“Il mio percorso nel M5S finisce qui”. Inizia con queste parole il post su Facebook con cui il presidente dell’Assemblea capitolina, Marcello De Vito, annuncia la sua fuoriuscita dal gruppo consiliare di maggioranza. “Dopo 9 lunghi anni, intensi, importanti, decido di uscirne” prosegue l’ormai ex grillino, perché “non avverto più alcun senso di appartenenza” e quindi “non riesco più a dire alle persone: Noi del Movimento 5 Stelle…”.
Nel lungo intervento pubblicato sui social, De Vito passa in rassegna quelle che definisce le “capriole ideologiche” compiute dei 5S a partire dal “mai col Pd di fine luglio 2019, smentito il mese successivo con la nascita del governo giallorosso” e fino “alla mancata sostituzione del capo politico dimessosi a gennaio 2019” che ha lasciato spazio a un “reggente aeterno, Vito Crimi, che non ha voluto capire che il suo doveva essere un ruolo con una funzione limitata nel tempo”.
“Ho preso il mio tempo e riflettuto – ha scritto ancora De Vito nel post pubblicato ieri sulla sua pagina Facebook -. E’ una somma di cose che concorrono l’una sull’altra a far sì che per me sia davvero abbastanza. Come ho detto, non avverto più senso di appartenenza. Sono contento per tutti gli amici attivisti che ancora riescono ad avvertirlo”.

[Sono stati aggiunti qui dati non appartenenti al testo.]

<file path="config.mk">
export PLATFORM = sky130hd
export DESIGN_NAME = hsv_to_rgb_converter
export DESIGN_NICKNAME = d
export VERILOG_FILES = /design/src/sv/hsvrgb_pkg.sv /design/src/sv/hsvrgb_front.sv /design/src/sv/hsvrgb_queue.sv /design/src/sv/hsvrgb_back.sv /design/src/sv/hsv_to_rgb_converter.sv
export SDC_FILE = /design/constraint.sdc
export NUM_CORES = 1
export LEC_CHECK = 0
export ABC_CLOCK_PERIOD_IN_PS = 9200
export BUFFER_PORTS_ARGS = -buffer_cell sky130_fd_sc_hd__buf_2
export CAP_MARGIN = 20
export CELL_PAD_IN_SITES_DETAIL_PLACEMENT = 1
export CELL_PAD_IN_SITES_GLOBAL_PLACEMENT = 2
export CORE_MARGIN = 2
export CORE_UTILIZATION = 40
export CTS_CLUSTER_DIAMETER = 50
export DETAILED_ROUTE_END_ITERATION = 16
export GPL_ROUTABILITY_DRIVEN = 0
export PLACE_DENSITY_LB_ADDON = 0.1
export REMOVE_ABC_BUFFERS = 1
export SLEW_MARGIN = 20
export SYNTH_ARGS = -nofsm -noshare
export SYNTH_HDL_FRONTEND = slang
export SYNTH_HIERARCHICAL = 1
export SYNTH_SLANG_ARGS = --single-unit
</file>
<file path="constraint.sdc">
create_clock -name clk -period 9.2 [get_ports clk]
set_input_delay 1.84 -clock clk [delete_from_list [all_inputs] [get_ports clk]]
set_output_delay 1.84 -clock clk [all_outputs]
set_load 0.02 [all_outputs]
</file>
<file path="src/sv/hsvrgb_pkg.sv">
// Shared types and constants for the HSV to RGB pixel converter.
package hsvrgb_pkg;

  localparam int SECTOR_STEPS = 43;
  localparam int OFFSET_SCALE = 6;
  localparam int FULL_LEVEL   = 255;

  localparam int MID_DEPTH  = 4;
  localparam int MID_PTR_W  = (MID_DEPTH > 1) ? $clog2(MID_DEPTH) : 1;
  localparam int MID_CNT_W  = $clog2(MID_DEPTH + 1);

  localparam int OUT_DEPTH  = 4;
  localparam int OUT_PTR_W  = (OUT_DEPTH > 1) ? $clog2(OUT_DEPTH) : 1;
  // Room for the queue fill plus the two words in flight in the pipeline.
  localparam int OUT_CNT_W  = $clog2(OUT_DEPTH + 3);

  typedef enum logic [2:0] {
    SEC_RED_TO_YELLOW,
    SEC_YELLOW_TO_GREEN,
    SEC_GREEN_TO_CYAN,
    SEC_CYAN_TO_BLUE,
    SEC_BLUE_TO_MAGENTA,
    SEC_MAGENTA_TO_RED
  } sector_t;

  typedef struct packed {
    logic [7:0] hue;
    logic [7:0] saturation;
    logic [7:0] brightness;
  } hsv_t;

  typedef struct packed {
    logic [7:0] red_out;
    logic [7:0] green_out;
    logic [7:0] blue_out;
  } rgb_t;

  // Classified pixel handed from the front end to the back end.
  typedef struct packed {
    logic       grey;
    sector_t    sector;
    logic [7:0] offset;
    logic [7:0] saturation;
    logic [7:0] brightness;
  } pix_class_t;

endpackage

</file>
<file path="src/sv/hsvrgb_front.sv">
// Front end: accepts pixels, finds the hue sector and scaled offset, holds one word.
module hsvrgb_front (
  input  logic                    clk,
  input  logic                    rst,
  input  logic                    push,
  output logic                    full,
  input  hsvrgb_pkg::hsv_t        hsv,
  output logic                    word_valid,
  input  logic                    queue_full,
  output hsvrgb_pkg::pix_class_t  word
);
  import hsvrgb_pkg::*;

  logic       valid;
  logic       valid_next;
  logic       take;
  logic       move;
  pix_class_t word_next;
  sector_t    sector;
  logic [7:0] base;
  logic [7:0] diff;

  always_comb begin
    priority if (hsv.hue >= 8'(5 * SECTOR_STEPS)) begin
      sector = SEC_MAGENTA_TO_RED;
      base   = 8'(5 * SECTOR_STEPS);
    end else if (hsv.hue >= 8'(4 * SECTOR_STEPS)) begin
      sector = SEC_BLUE_TO_MAGENTA;
      base   = 8'(4 * SECTOR_STEPS);
    end else if (hsv.hue >= 8'(3 * SECTOR_STEPS)) begin
      sector = SEC_CYAN_TO_BLUE;
      base   = 8'(3 * SECTOR_STEPS);
    end else if (hsv.hue >= 8'(2 * SECTOR_STEPS)) begin
      sector = SEC_GREEN_TO_CYAN;
      base   = 8'(2 * SECTOR_STEPS);
    end else if (hsv.hue >= 8'(SECTOR_STEPS)) begin
      sector = SEC_YELLOW_TO_GREEN;
      base   = 8'(SECTOR_STEPS);
    end else begin
      sector = SEC_RED_TO_YELLOW;
      base   = 8'd0;
    end
  end

  // The offset within a sector is at most 42, so the scaled value fits in 8 bits.
  assign diff = hsv.hue - base;

  always_comb begin
    word_next.grey       = (hsv.saturation == 8'd0);
    word_next.sector     = sector;
    word_next.offset     = 8'(diff * 8'(OFFSET_SCALE));
    word_next.saturation = hsv.saturation;
    word_next.brightness = hsv.brightness;
  end

  assign move       = valid && !queue_full;
  assign full       = valid && queue_full;
  assign take       = push && !full;
  assign valid_next = take || (valid && !move);
  assign word_valid = valid;

  always_ff @(posedge clk) begin
    if (rst) begin
      valid <= 1'b0;
    end else begin
      valid <= valid_next;
    end
    if (take) begin
      word <= word_next;
    end
  end

endmodule

</file>
<file path="src/sv/hsvrgb_queue.sv">
// Short queue of classified words between the front and back ends.
module hsvrgb_queue (
  input  logic                    clk,
  input  logic                    rst,
  input  logic                    wr_en,
  input  hsvrgb_pkg::pix_class_t  wr_word,
  output logic                    full,
  input  logic                    rd_en,
  output hsvrgb_pkg::pix_class_t  rd_word,
  output logic                    empty
);
  import hsvrgb_pkg::*;

  pix_class_t           store [MID_DEPTH];
  logic [MID_PTR_W-1:0] wr_ptr;
  logic [MID_PTR_W-1:0] rd_ptr;
  logic [MID_CNT_W-1:0] count;
  logic                 do_wr;
  logic                 do_rd;

  assign full    = (count == MID_CNT_W'(MID_DEPTH));
  assign empty   = (count == '0);
  assign do_wr   = wr_en && !full;
  assign do_rd   = rd_en && !empty;
  assign rd_word = store[rd_ptr];

  always_ff @(posedge clk) begin
    if (rst) begin
      wr_ptr <= '0;
      rd_ptr <= '0;
      count  <= '0;
    end else begin
      if (do_wr) begin
        wr_ptr <= (wr_ptr == MID_PTR_W'(MID_DEPTH - 1)) ? '0 : wr_ptr + 1'b1;
      end
      if (do_rd) begin
        rd_ptr <= (rd_ptr == MID_PTR_W'(MID_DEPTH - 1)) ? '0 : rd_ptr + 1'b1;
      end
      if (do_wr && !do_rd) begin
        count <= count + 1'b1;
      end else if (do_rd && !do_wr) begin
        count <= count - 1'b1;
      end
    end
    if (do_wr) begin
      store[wr_ptr] <= wr_word;
    end
  end

endmodule

</file>
<file path="src/sv/hsvrgb_back.sv">
// Back end: two-stage level pipeline, channel ordering and the result queue.
module hsvrgb_back (
  input  logic                    clk,
  input  logic                    rst,
  input  logic                    word_avail,
  input  hsvrgb_pkg::pix_class_t  word,
  output logic                    word_take,
  input  logic                    pop,
  output logic                    empty,
  output hsvrgb_pkg::rgb_t        rgb
);
  import hsvrgb_pkg::*;

  // Stage one: the saturation products and the p level.
  logic       v1;
  logic       grey1;
  sector_t    sector1;
  logic [7:0] val1;
  logic [7:0] dq1;
  logic [7:0] dt1;
  logic [7:0] p1;
  logic [15:0] dq_prod;
  logic [15:0] dt_prod;
  logic [15:0] p_prod;

  // Stage two: the q and t levels and the channel order.
  logic        v2;
  rgb_t        rgb2;
  rgb_t        rgb2_next;
  logic [15:0] q_prod;
  logic [15:0] t_prod;
  logic [7:0]  q;
  logic [7:0]  t;

  // Result queue.
  rgb_t                 store [OUT_DEPTH];
  logic [OUT_PTR_W-1:0] wr_ptr;
  logic [OUT_PTR_W-1:0] rd_ptr;
  logic [OUT_CNT_W-1:0] count;
  logic [OUT_CNT_W-1:0] committed;
  logic                 do_rd;

  // A word is issued only when the result queue is sure to have a slot for it,
  // so the pipeline itself never has to stall.
  assign committed = count + OUT_CNT_W'(v1) + OUT_CNT_W'(v2);
  assign word_take = word_avail && (committed < OUT_CNT_W'(OUT_DEPTH));

  assign dq_prod = 16'(word.saturation) * 16'(word.offset);
  assign dt_prod = 16'(word.saturation) * 16'(8'(FULL_LEVEL) - word.offset);
  assign p_prod  = 16'(word.brightness) * 16'(8'(FULL_LEVEL) - word.saturation);

  always_ff @(posedge clk) begin
    if (rst) begin
      v1 <= 1'b0;
    end else begin
      v1 <= word_take;
    end
    if (word_take) begin
      grey1   <= word.grey;
      sector1 <= word.sector;
      val1    <= word.brightness;
      dq1     <= dq_prod[15:8];
      dt1     <= dt_prod[15:8];
      p1      <= p_prod[15:8];
    end
  end

  assign q_prod = 16'(val1) * 16'(8'(FULL_LEVEL) - dq1);
  assign t_prod = 16'(val1) * 16'(8'(FULL_LEVEL) - dt1);
  assign q      = q_prod[15:8];
  assign t      = t_prod[15:8];

  always_comb begin
    if (grey1) begin
      rgb2_next = '{red_out: val1, green_out: val1, blue_out: val1};
    end else begin
      unique case (sector1)
        SEC_RED_TO_YELLOW:   rgb2_next = '{red_out: val1, green_out: t,    blue_out: p1};
        SEC_YELLOW_TO_GREEN: rgb2_next = '{red_out: q,    green_out: val1, blue_out: p1};
        SEC_GREEN_TO_CYAN:   rgb2_next = '{red_out: p1,   green_out: val1, blue_out: t};
        SEC_CYAN_TO_BLUE:    rgb2_next = '{red_out: p1,   green_out: q,    blue_out: val1};
        SEC_BLUE_TO_MAGENTA: rgb2_next = '{red_out: t,    green_out: p1,   blue_out: val1};
        default:             rgb2_next = '{red_out: val1, green_out: p1,   blue_out: q};
      endcase
    end
  end

  always_ff @(posedge clk) begin
    if (rst) begin
      v2 <= 1'b0;
    end else begin
      v2 <= v1;
    end
    if (v1) begin
      rgb2 <= rgb2_next;
    end
  end

  assign empty = (count == '0);
  assign do_rd = pop && !empty;
  assign rgb   = store[rd_ptr];

  always_ff @(posedge clk) begin
    if (rst) begin
      wr_ptr <= '0;
      rd_ptr <= '0;
      count  <= '0;
    end else begin
      if (v2) begin
        wr_ptr <= (wr_ptr == OUT_PTR_W'(OUT_DEPTH - 1)) ? '0 : wr_ptr + 1'b1;
      end
      if (do_rd) begin
        rd_ptr <= (rd_ptr == OUT_PTR_W'(OUT_DEPTH - 1)) ? '0 : rd_ptr + 1'b1;
      end
      if (v2 && !do_rd) begin
        count <= count + 1'b1;
      end else if (do_rd && !v2) begin
        count <= count - 1'b1;
      end
    end
    if (v2) begin
      store[wr_ptr] <= rgb2;
    end
  end

endmodule

</file>
<file path="src/sv/hsv_to_rgb_converter.sv">
// Top level of the HSV to RGB pixel converter.
//
//   channel  handshake       word   direction
//   pixel    push / full     hsv    in   (hue, saturation, brightness)
//   colour   pop  / empty    rgb    out  (red_out, green_out, blue_out)
//
// One word is accepted every clock while full is low; a result passes the front
// register, the classified-word queue, the two multiplier stages of the back end
// and the result queue before it can be popped.
// Reset (rst, synchronous) empties both queues and the pipeline; no clearing pass.
// When pop is held low the result queue fills and full rises once the middle queue
// and the front register are also occupied; either side may stall on its own.
module hsv_to_rgb_converter (
  input  logic              clk,
  input  logic              rst,
  input  logic              push,
  output logic              full,
  input  hsvrgb_pkg::hsv_t  hsv,
  input  logic              pop,
  output logic              empty,
  output hsvrgb_pkg::rgb_t  rgb
);
  import hsvrgb_pkg::*;

  pix_class_t front_word;
  pix_class_t mid_word;
  logic       front_valid;
  logic       mid_full;
  logic       mid_empty;
  logic       mid_take;

  hsvrgb_front u_front (
    .clk        (clk),
    .rst        (rst),
    .push       (push),
    .full       (full),
    .hsv        (hsv),
    .word_valid (front_valid),
    .queue_full (mid_full),
    .word       (front_word)
  );

  hsvrgb_queue u_queue (
    .clk     (clk),
    .rst     (rst),
    .wr_en   (front_valid),
    .wr_word (front_word),
    .full    (mid_full),
    .rd_en   (mid_take),
    .rd_word (mid_word),
    .empty   (mid_empty)
  );

  hsvrgb_back u_back (
    .clk        (clk),
    .rst        (rst),
    .word_avail (!mid_empty),
    .word       (mid_word),
    .word_take  (mid_take),
    .pop        (pop),
    .empty      (empty),
    .rgb        (rgb)
  );

endmodule

</file>
== Word level (Yosys, flattened, before mapping) ==
Memories as Yosys holds them, arrays and structs flattened. A register that Yosys moved wholly into a read port is not among the register bits.
Index checks and enable logic that the tools add are counted.
Cells by class
  $lt $le $gt $ge: 6
  reductions and logical operators: 27
  add/subtract/negate cells: 15
  equal/unequal tests: 9
  muxes and demuxes: 27
  multipliers: 6
Operators by type and width (count)
  case mux 24 bit (5 select lines): 1
  multiplier 8 x 16 -> 16 bit: 4
  subtractor 8 x 8 -> 9 bit (first input constant): 4
  2-to-1 mux 8 bit: 4
  greater-or-equal comparator 8 bit (second input constant): 3
  2-to-1 mux 24 bit: 1
  2-to-1 mux 3 bit: 6
  multiplier 8 x 8 -> 16 bit: 1
  2-to-1 mux 2 bit: 8
  logical AND 1 bit: 11
  logical NOT 3 bit: 3
  adder 2 x 1 -> 2 bit (second input constant): 4
  equality test 2 bit (second input constant): 4
  greater-or-equal comparator 8 x 6 -> 1 bit (second input constant): 1
  greater-or-equal comparator 8 x 7 -> 1 bit (second input constant): 1
  logical NOT 1 bit: 8
  logical NOT 8 bit: 1
  multiplier 8 x 2 -> 7 bit (second input constant): 1
  subtractor 8 bit: 1
  adder 3 x 1 -> 3 bit: 2
  adder 3 x 1 -> 3 bit (second input constant): 2
  equality test 3 x 2 -> 1 bit (second input constant): 2
  equality test 3 bit (second input constant): 2
  2-to-1 mux 1 bit: 6
  other kinds (7): 9
Storage, ports and cells
  bits of input ports: 28
  output and inout bits: 26
  logic and storage cells: 116
  RAM bits: 204
  flip-flop bits (word level): 104
  memories kept: 2
Memory list
  u_queue.store: depth 4, width 27, rd ports 1, clocked after memory_dff 1, write ports 1, line hsvrgb_queue.sv:14  | pix_class_t store [MID_DEPTH];
  u_back.store: depth 4, width 24, rd ports 1, clocked after memory_dff 1, write ports 1, line hsvrgb_back.sv:36  | rgb_t store [OUT_DEPTH];

== Depth between registers and ports, before layout ==
Gate-level depths: netlist (run 1).
  depth in word-level cells: 8
  gate-level depth with buffers: 22
  gate-level depth less buffers: 19

== Modules after synthesis ==
Netlist (run 1), hierarchy kept.
By module, submodules not included
  hsvrgb_back: times used 1, area an instance 16427.0 um^2, cells an instance 1528
  hsvrgb_queue: times used 1, area an instance 4541.9 um^2, cells an instance 196
  hsvrgb_front: times used 1, area an instance 1532.7 um^2, cells an instance 132
  hsv_to_rgb_converter: times used 1, area an instance 3.8 um^2, cells an instance 1

== Least setup slack after synthesis (run 1) ==
OpenSTA, ideal clock, no wires.
  path type: reg2reg
  from: register u_back.val1[4]
  to: register u_back/rgb2[15] (netlist name), data pin
  cell stages (with the launch flop): 20
  library setup time: 0.145 ns
  arrival time: 5.156 ns
  clock period less this slack: 5.301 ns
  slack: 3.899 ns
  required time: 9.055 ns
  buffers on the path: 2
  path through: edfxtp_1 clkbuf_1 inv_1 clkbuf_1 nor2_1 fa_1 fa_1 fa_1 inv_1 fa_1 inv_1 ha_1 a21oi_1 nor2b_1 or2_2 or4_4 a2111o_1 a31oi_1 a211oi_1 o21ai_1
RTL lines
  start: declaration: line hsvrgb_back.sv:18  | logic [7:0] val1;
  start signal: assignment: line hsvrgb_back.sv:61  | val1 <= word.brightness;
  end signal: assignment: line hsvrgb_back.sv:95  | rgb2 <= rgb2_next;
  end: declaration: line hsvrgb_back.sv:28  | rgb_t rgb2;

==> flow_metrics.tcl, run 1 <==
set metrics [dict create \
    die_x_um 241 \
    synth_edf_count 295 \
    area_growth_pct 11.0 \
    syn_avg_cell_area_um2 12.1 \
    cap_violations 0 \
    final_cells 2677 \
    num_vias 13672 \
    ant_nets 0 \
    synth.most_common_cell "edfxtp_1" \
    cts_resized 0 \
    drv_slew 0 \
    period_share_pct 64.3 \
    clkSinkCount 316 \
    fp.dieH_um 241 \
    grt_pass1_vias 15325 \
    worstSkewPairLatency_ns 0.58 \
    wirelength_um 51300 \
    hold_class "flip-flop to flip-flop" \
    portBuffers 53 \
    synthCells 1857 \
    path_max_fanout 28 \
    cts_hold_buf 0 \
    crit_path_end_kind "flip-flop" \
    ys_seq_area_share_pct 41.2 \
    cts-root-buf "clkbuf_16" \
    io_pins 54 \
    synthArstFlopShare_pct 0 \
    layout.nets 2300 \
    finalHoldViolations 0 \
    setup_slack_ns 3.29 \
    drt_iter0_markers 525 \
    slew_headroom_pct 32.1 \
    dp_slack_ns 3.25 \
    grt_max_degree 39 \
    crit_path_frequent_cell "fa_1" \
    start_util_pct 40.6 \
    yosysWarnings 6 \
    cts_made_buffers 40 \
    rsz0062_at_grt "no" \
    critPathBufInv 4 \
    cts_max_path_buffers 3 \
    netlist_top_cells_area "edfxtp_1, fa_1, ha_1, mux4_2, inv_1" \
    max_freq_mhz 169 \
    cts.clk_slew.worst_paths_ns 0.06 \
    synthFlopType "edfxtp_1" \
    gr-usage-all-layers_pct 18.6 \
    ys_seq_elements 316 \
    tightest_slew_ns 1.02 \
    status "finished, final reports clean" \
    post-cts-setup-buffers 0 \
    hpwl_um 37500 \
    critPathKind "flip-flop to flip-flop" \
    antenna_cells 0 \
    path_delay_family "adder cells" \
    drc 0 \
    grt_pass1_wl_um 84100 \
    wire_per_inst_um 19.2 \
    setup_viol 0 \
    yosysTopAreaCellShare_pct 39.4 \
    cts_tree "yes" \
    row_count 86 \
    synth_cell_types 79 \
    fin_skew_ns 0.0521 \
    crit_chain "buf_4 > mux4_2 > nand2_1 > fa_1 > fa_1 > inv_1 > fa_1 > inv_1 > fa_1 > inv_1 > ha_1 > o21a_1 > a2111oi_2 > o311ai_0 > a21oi_1 > xnor2_1" \
    worst-endpoint-arrival_ns 6.20 \
    grt_overflow_total 0 \
    syn_area_mm2 0.0225 \
    ctsHtreeMaxLevel 2 \
    slowest_stage "mux4_2" \
    max_stage_delay_ns 0.88 \
    fp.coreArea_mm2 0.0554 \
    period_minus_slack_ns 5.91 \
    via_per_inst 5.11 \
    yosys-top-cells-count "edfxtp_1, inv_1, ha_1, fa_1, nor2b_1" \
    dieArea_mm2 0.0582 \
    dp.cells 2604 \
    yosys.area.top_type "edfxtp_1" \
    tns_ns 0 \
    drive_gt1_share_pct 11.0 \
    drtPass1Iterations 6 \
    cp_data_required_time_ns 9.48 \
    antenna_found_initial 0 \
    critPathLaunchType "flip-flop" \
]
==> cell families after synthesis <==
group | after synthesis | synth area share [%]
compound gates | 195 | 5.79
buf+inv | 341 | 5.92
simple gates | 525 | 12.8
flops | 316 | 41.2
mux | 64 | 5.75
fa+ha+maj | 374 | 26.9
other cells | 1 | 0.0167
xor+xnor | 41 | 1.66
==> metrics by stage <==
step	util (%)	area [µm²]	hold WS (ns)
2_1_floorplan	-	22200	0.456
3_3_place_gp	42.5	23500	0.465
3_5_place_dp	42.5	23500	0.487
4_1_cts	45.1	25000	0.482
5_1_grt	45.1	25000	0.508
6_report	45.1	25000	0.476
==> cell usage in the layout, fill, tap and decap left out, types with 9 or more instances in the layout <==
cell       count
mux4_2        52
o21ai_0       37
clkbuf_16     40
xor2_1        14
nor2_1       103
a21oi_1       46
o21a_1        10
nor2b_1      135
nor3_1        22
mux2i_1       10
edfxtp_1     295
buf_2         53
a21o_1        10
nand3_1       11
xnor2_1       26
dfxtp_1       19
o31ai_1        9
buf_4         19
and3_1        13
nand2b_1     101
and2_1        53
nand2_1       59
fa_1         182
inv_1        266
o21ai_1       11
ha_1         192
==> area by class of cell <==
class	count	area (µm²)
Timing Repair Buffer	72	408
Sequential cell	316	9280
Tap cell	748	936
Multi-Input combinational cell	1200	11900
Clock buffer	41	1000
Clock inverter	32	430
Fill cell	5813	30400
Inverter	268	1020
==> per-layer routing <==
layer / global-route usage (%) / vias to the layer above / routed length, µm
met5: 0 / - / 0
met2: 33.8 / 139 / 26600
met4: 4.62 / 0 / 1120
li1: - / 6410 / -
met3: 2.46 / 59 / 1170
met1: 23.4 / 7064 / 22500
==> sequential cells by signal (all words and copies together) (netlist names), 3 cells and up, named ones only <==
| signal | cells |
|---|---|
| u_queue/store | 112 |
| u_back/rgb2 | 24 |
| u_back/sector1 | 3 |
| u_back/p1 | 8 |
| u_back/dt1 | 8 |
| u_back/store | 96 |
| u_back/count | 3 |
| u_back/dq1 | 8 |
| u_back/val1 | 8 |
| u_queue/count | 3 |
| u_front/word | 27 |
==> final timing paths <==
kind / from / endpoint / slack, ns / cells after the start
worst max-delay path: flip-flop / u_back/dq1[7] / 3.29 / 16
worst min-delay path: u_front/word[2] / u_queue/store[3][2] / 0.48 / 0
worst max register to register: flip-flop / u_back/dq1[7] / 3.29 / 16
worst min register to register: u_front/word[2] / u_queue/store[3][2] / 0.48 / 0
Power of run 1 is not shown: default switching activity piles up to over one toggle a cycle in this logic, so the estimate is an artifact.
==> run 2, diff against run 1 <==
Settings changed: ABC_CLOCK_PERIOD_IN_PS 9200 to 4900.
Clock period 9.2 ns to 4.9 ns, I/O delays scaled along.
==> run 2 against run 1 <==
- the run now ends with negative setup slack left
- critical path depth increased by 6
- worst hold slack improved by 0.017 ns
- clock skew fell by 0.023 ns
- fmax increased by 16%
- global-route usage rose by 1.1 points
- highest routed layer unchanged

De Vito ha confermato oggi la sua scelta in apertura della seduta dell’Assemblea capitolina. “Annuncio il mio passaggio al gruppo Misto” ha detto l’ex esponente del Movimento cinque stelle con cui si candidò sindaco di Roma nel 2013 e poi consigliere nel 2016 risultando il più votato con oltre 6mila preferenze.
Un addio quello di De Vito rumoroso che crea non pochi problemi alla sindaca Virginia Raggi. Sono, al momento, ben sette quelli che hanno salutato il M5s e sono passati ad altri gruppi in appena cinque anni d’amministrazione della prima cittadina grillina. In Aula Giulio Cesare nel 2016 c’erano 28 consiglieri del Movimento 5 Stelle, mentre oggi ne restano appena 23 a cui si aggiunge la sindaca contro i 25 delle opposizioni. Numeri che fanno tremare il Campidoglio perché gli atti che andranno al voto in Assemblea capitolina, da qui alle prossime elezioni amministrative, sono tutti in salita.